Баланчин: Замечательно! Все правильно. Во-первых, Чайковский правильно заметил, что американцы и о бизнесе не забывают, и об искусстве. И насчет комфорта — также и в мое время в Америке в этом смысле гораздо большие достижения были, чем в Европе. В Америке Чайковский впервые узнал, что такое сенсация. К нему со всех Соединенных Штатов стекались письма с просьбой об автографе, и он терпеливо отвечал. И правильно делал. К этой стране надо привыкнуть, она этого стоит.
Я в Америку тоже, конечно, пароходом приехал, но морской болезни у меня не было — ни тогда, ни потом — никогда. У балетных людей не должно быть морской болезни.

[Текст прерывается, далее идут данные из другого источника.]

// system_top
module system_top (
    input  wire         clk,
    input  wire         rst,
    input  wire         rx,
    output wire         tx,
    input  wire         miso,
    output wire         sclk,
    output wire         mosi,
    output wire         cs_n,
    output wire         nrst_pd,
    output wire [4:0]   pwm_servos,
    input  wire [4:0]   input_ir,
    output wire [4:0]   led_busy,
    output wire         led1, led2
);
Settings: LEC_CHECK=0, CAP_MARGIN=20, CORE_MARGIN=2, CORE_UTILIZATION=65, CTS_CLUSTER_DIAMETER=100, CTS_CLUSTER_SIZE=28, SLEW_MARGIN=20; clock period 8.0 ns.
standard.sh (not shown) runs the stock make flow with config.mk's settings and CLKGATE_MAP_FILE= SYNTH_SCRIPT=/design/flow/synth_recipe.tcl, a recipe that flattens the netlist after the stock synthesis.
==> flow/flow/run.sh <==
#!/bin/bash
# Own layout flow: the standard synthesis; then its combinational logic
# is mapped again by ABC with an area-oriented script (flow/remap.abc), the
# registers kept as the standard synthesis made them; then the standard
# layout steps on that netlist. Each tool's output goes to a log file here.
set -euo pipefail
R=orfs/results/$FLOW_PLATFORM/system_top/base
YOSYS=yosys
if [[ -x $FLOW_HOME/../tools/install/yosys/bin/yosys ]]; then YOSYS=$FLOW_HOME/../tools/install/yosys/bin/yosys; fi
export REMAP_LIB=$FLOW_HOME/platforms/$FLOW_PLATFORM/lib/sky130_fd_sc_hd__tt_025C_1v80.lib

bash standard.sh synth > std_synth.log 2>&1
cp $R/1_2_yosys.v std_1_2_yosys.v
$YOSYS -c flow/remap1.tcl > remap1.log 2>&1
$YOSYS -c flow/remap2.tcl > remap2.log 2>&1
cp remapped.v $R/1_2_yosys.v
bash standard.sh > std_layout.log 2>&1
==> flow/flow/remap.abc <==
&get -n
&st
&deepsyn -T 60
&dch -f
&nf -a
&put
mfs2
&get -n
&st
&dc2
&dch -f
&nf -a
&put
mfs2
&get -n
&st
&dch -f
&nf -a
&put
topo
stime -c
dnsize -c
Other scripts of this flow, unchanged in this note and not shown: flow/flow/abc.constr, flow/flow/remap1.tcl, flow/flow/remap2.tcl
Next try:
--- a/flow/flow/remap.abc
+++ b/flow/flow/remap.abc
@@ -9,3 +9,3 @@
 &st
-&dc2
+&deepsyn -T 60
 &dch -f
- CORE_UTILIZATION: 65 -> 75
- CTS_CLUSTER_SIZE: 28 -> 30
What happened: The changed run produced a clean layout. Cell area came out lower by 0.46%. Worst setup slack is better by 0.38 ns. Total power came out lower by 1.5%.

Если выбирать теперь, чем добираться: пароходом, поездом или самолетом, — я полечу самолетом, это скорее. С чиновниками в порту и у нас, помню, были неприятности, с бумагами был какой-то непорядок. Нас не хотели впускать в Америку. А я по-английски не понимал. Чайковский тоже по-английски не очень понимал, кстати. Мы даже думали, что придется ехать обратно, в Европу. Но Линкольн Кёрстин все, к счастью, уладил.

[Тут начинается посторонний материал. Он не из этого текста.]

This design comes from an exercise in tuning for small area, a short achievable clock period and few clock cycles per item on the open sky130 flow, not from production work. In this exercise RTL edits were held to simulation tests only and were not proved equivalent to the original.

Setup of run C:
Design matvecmult, start of the top module:
module matvecmult(
    CLK,
    RST,
    vector_x,
    vector_b,
    vector_y,
    Q,
    A,
    finish
);
Size: ~1,400 cells after synthesis, ~520 I/O pins, ~16,000 sq um of cells after synthesis.
==> flow/config.mk <==
export PLATFORM = sky130hd
export DESIGN_NAME = matvecmult
export DESIGN_NICKNAME = matvecmult
export VERILOG_FILES = /design/flow/design.v
export SDC_FILE = /design/flow/constraint.sdc
export NUM_CORES = 4
export LEC_CHECK = 0
export CAP_MARGIN = 20
export CORE_MARGIN = 2
export CORE_UTILIZATION = 55
export SLEW_MARGIN = 20
export SYNTH_HIERARCHICAL = 1
export SYNTH_MINIMUM_KEEP_SIZE = 0
==> flow/constraint.sdc <==
create_clock -name core_clock -period 10.0 [get_ports {CLK}]
set_input_delay 2.0000 -clock core_clock [delete_from_list [all_inputs] [get_ports {CLK}]]
set_output_delay 2.0000 -clock core_clock [all_outputs]
set_load 0.01 [all_outputs]
standard.sh (not shown) runs the stock make flow with config.mk's settings and CLKGATE_MAP_FILE= SYNTH_SCRIPT=/design/flow/synth_recipe.tcl, a recipe that flattens the netlist after the stock synthesis.
==> flow/flow/run.sh <==
#!/bin/bash
set -euo pipefail
export BUFFER_PORTS_ARGS="-buffer_cell sky130_fd_sc_hd__buf_1"
export SETUP_SLACK_MARGIN=7.0
bash standard.sh > standard_make.log 2>&1
The final layout from run C, which completed every stage, passed the timing, design-rule and antenna checks at the end of the flow.
Testbench counts of run C, summed over its fixed seeds: cycles 43,200, items 2,400.
Setup changes, run C to run B
Settings: CORE_UTILIZATION now 40, was 55.
==> flow/flow/run.sh <==
#!/bin/bash
set -euo pipefail
export BUFFER_PORTS_ARGS="-buffer_cell sky130_fd_sc_hd__buf_1"
export SETUP_SLACK_MARGIN=6.5
bash standard.sh > standard_make.log 2>&1
--- outcome ---
NOTE: met3 layer usage reported by global route in run B falls short of that of run C
Global-route wire length before repair: run B better than run C
Delta (run B minus run C): layout-stage area growth over the synthesis result now sits lower, proportion of layout cells with a drive suffix above 1 fell 26 points.
Run B against run C: final instance count without filler cells has increased, post-place setup slack has increased.
The higher clock skew came out of run C.
From run C to run B the numbers moved as follows: highest clock frequency the design can meet has decreased, setup slack has decreased.


Another version of the RTL of matvecmult (not shown whole).
For scale: about 1400 cells after synthesis, ~240 flip-flops.
## matvecmult
module matvecmult(
    CLK,
    RST,
    vector_x,
    vector_b,
    vector_y,
    Q,
    A,
    finish
);
input               CLK;
input               RST;
input       [127:0] vector_x;
input       [127:0] vector_b;
output      [127:0] vector_y;
input       [127:0] Q;
output      [3:0]   A;
output              finish;
reg  [4:0] cnt;
reg        rs;
reg  [2:1] val;          
reg  [2:1] done;         
reg        fin;
reg  [7:0] y_r [0:15];
reg  [7:0] bsel;
integer    i;
reg        skip;                        
reg  [3:0] ar;                          
wire [3:0] a_w = {cnt[3:1], cnt[0] ^ skip} | {4{cnt[4]}};
wire [3:0] a_o;
mv_or2 ua0 (.a(ar[0]), .b(skip), .y(a_o[0]));
assign a_o[3:1] = ar[3:1];
wire       fetched = cnt[4];            
assign A = a_o;
assign finish = fin;
always @(posedge CLK) begin
    rs   <= RST;
    skip <= RST & ~rs;
    val  <= {val, ~RST & ~fetched & (a_w != 4'd0)};
end
always @(posedge CLK or posedge RST) begin
    if (RST) begin
        cnt  <= 5'd0;
        ar   <= 4'd0;
        done <= {2{1'b0}};
        fin  <= 1'b0;
    end else begin
        if (!fetched) begin
            cnt <= cnt + (skip ? 5'd2 : 5'd1);
            if (ar != 4'd15)
                ar <= {ar[3:1] + {2'b0, ar[0]}, ~ar[0]} + {3'b0, skip};
        end
        done <= {done, fetched};
        fin  <= done[1];
    end
end
always @(posedge CLK)
    bsel <= vector_b[8*a_w +: 8];
wire p1;
wire p2;
wire p3;
wire p4;
wire p5;
wire p6;
wire p7;
wire p8;
wire p9;
wire p10;
wire p11;
wire p12;
  ...
export LEC_CHECK = 0
export CAP_MARGIN = 20
export CORE_MARGIN = 2
export CORE_UTILIZATION = 40
export SLEW_MARGIN = 20
export SYNTH_HIERARCHICAL = 1
export SYNTH_MINIMUM_KEEP_SIZE = 0
create_clock -name core_clock -period 10.0 [get_ports {CLK}]
==> flow/flow/run.sh <==
#!/bin/bash
set -euo pipefail
export PRE_GLOBAL_PLACE_TCL="$PWD/flow/buffer_ports.tcl"
export SETUP_SLACK_MARGIN=6.5
bash standard.sh > standard_make.log 2>&1
==> flow/flow/buffer_ports.tcl <==
# Port buffers: buf_2 on the inputs (they fan out to several gates), buf_1 on
# the outputs.  Replaces the single buffer_ports call of global_place.tcl.
rename buffer_ports my_orig_buffer_ports
proc buffer_ports {args} {
  my_orig_buffer_ports -inputs -buffer_cell sky130_fd_sc_hd__buf_2
  my_orig_buffer_ports -outputs -buffer_cell sky130_fd_sc_hd__buf_1
}
The first run produced a clean layout.
Testbench counts at the start, summed over its fixed seeds: cycles 43,200, items 2,400.
Edit:
==> flow/flow/run.sh (replaced) <==
#!/bin/bash
set -euo pipefail
export PRE_GLOBAL_PLACE_TCL="$PWD/flow/buffer_ports.tcl"
bash standard.sh > standard_make.log 2>&1
==> flow/flow/buffer_ports.tcl (replaced) <==
# Port buffers: buf_2 on the inputs that feed the partial products (Q and
# vector_x fan out to several gates), buf_1 on the other inputs and on the
# outputs.  Replaces the single buffer_ports call of global_place.tcl.
rename buffer_ports my_orig_buffer_ports
proc buffer_ports {args} {
  my_orig_buffer_ports -inputs -buffer_cell sky130_fd_sc_hd__buf_2
  my_orig_buffer_ports -outputs -buffer_cell sky130_fd_sc_hd__buf_1
  set small [get_lib_cells sky130_fd_sc_hd__buf_1]
  set n 0
  foreach port [get_ports {vector_b* RST}] {
    foreach pin [get_pins -of_objects [get_nets -of_objects $port]] {
      set inst [get_cells -of_objects $pin]
      if {[get_property [get_property $inst liberty_cell] name] eq "sky130_fd_sc_hd__buf_2"} {
        replace_cell $inst $small
        incr n
      }
    }
  }
  puts "buffer_ports.tcl: $n input buffers set to buf_1"
}
--- a/flow/config.mk
+++ b/flow/config.mk
@@ -8,5 +8,5 @@
 export CAP_MARGIN = 20
 export CORE_MARGIN = 2
-export CORE_UTILIZATION = 40
+export CORE_UTILIZATION = 50
 export SLEW_MARGIN = 20
 export SYNTH_HIERARCHICAL = 1
Now the flow did not get past 3_3_place_gp on STA-0100.
Area after synthesis does not change.
Synthesized cell count is unchanged.
Edit:
==> flow/flow/buffer_ports.tcl (replaced) <==
# Port buffers: buf_2 on the inputs (they fan out to several gates), buf_1 on
# the outputs.  Replaces the single buffer_ports call of global_place.tcl.
rename buffer_ports my_orig_buffer_ports
proc buffer_ports {args} {
  my_orig_buffer_ports -inputs -buffer_cell sky130_fd_sc_hd__buf_2
  my_orig_buffer_ports -outputs -buffer_cell sky130_fd_sc_hd__buf_1
}
--- a/flow/config.mk
+++ b/flow/config.mk
@@ -8,5 +8,6 @@
 export CAP_MARGIN = 20
 export CORE_MARGIN = 2
-export CORE_UTILIZATION = 50
+export CORE_UTILIZATION = 62
+export PLACE_DENSITY = 0.75
 export SLEW_MARGIN = 20
 export SYNTH_HIERARCHICAL = 1
Effect: This time the run ran to the end with no violations; synthesized area stays the same; synthesized cell count stays the same.

[static timing again, ports no longer ideal]
In the flow no input, the clock included, has a driving cell. The finished layouts below were timed again as built, in two steps.
Step 1 assumes that a clkbuf_16 drives the clock port and a buf_2 every other input.
Step 2 moves the port delays by t, midway between the first and last clock arrival at a register: inputs arrive t later, outputs are due t later. That takes back most of the time a late clock gives input paths.
Slacks: no drivers / after step 1 / after step 2; pairs: no drivers / after step 1.
| run | t, ns | setup slack, ns | hold WS [ns] | worst setup path after step 2 | pins driven straight from the clock port |
|---|---|---|---|---|---|
| run C | 0.563 | 6.261 / 6.261 / 5.791 | 0.366 / 0.366 / 0.366 | input to register | 1 |
| run B | 0.562 | 6.105 / 6.105 / 5.798 | 0.347 / 0.347 / 0.347 | input to register | 1 |
| the first run of note 2 | 0.575 | 6.505 / 6.527 / 5.952 | 0.328 / 0.328 / 0.328 | input to register | 1 |
| the third run of note 2 | 0.571 | 6.386 / 6.414 / 5.843 | 0.325 / 0.325 / 0.325 | input to register | 1 |
After both steps setup and hold are still met in every run listed. The setup slack of the first run of note 2, which loses most, moves by +0.022 ns with the drivers and by -0.553 ns with both steps.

Помню запахи порта, портовую жизнь. Нью-Йорк мне сразу очень понравился: люди бодрые, дома высокие. Я понимаю шок Чайковского: в Петербурге самый высокий дом был в семь этажей. Мне Америка понравилась больше Европы. Во-первых, Европа по сравнению с Америкой маленькая. Потом, в Париже у меня все закончилось, никакой работы не было. И люди мне там не нравились — все одно и то же, одно и то же. В Англии тоже было невозможно устроиться. Захотелось в Америку, показалось — там интересней будет, что-то такое произойдет другое. Появятся новые, невероятные какие-то знакомые. Русским всегда хочется увидеть Америку. Мы с детства читали про индейцев, про ковбоев. Я читал «Всадника без головы» Майн Рида, «Последнего из могикан» Фенимора Купера. Мальчишки любили играть в индейцев. У Чехова есть рассказ о том, как гимназисты сговорились удрать в Америку и что из этого вышло. Потом, конечно, американские фильмы: уильям Харт, Дуглас Фербенкс, которые лихо прыгали с моста на идущий поезд или перебирались бесстрашно по канату через пропасть. Жизнь в Америке, думал я, будет веселая. Так и оказалось.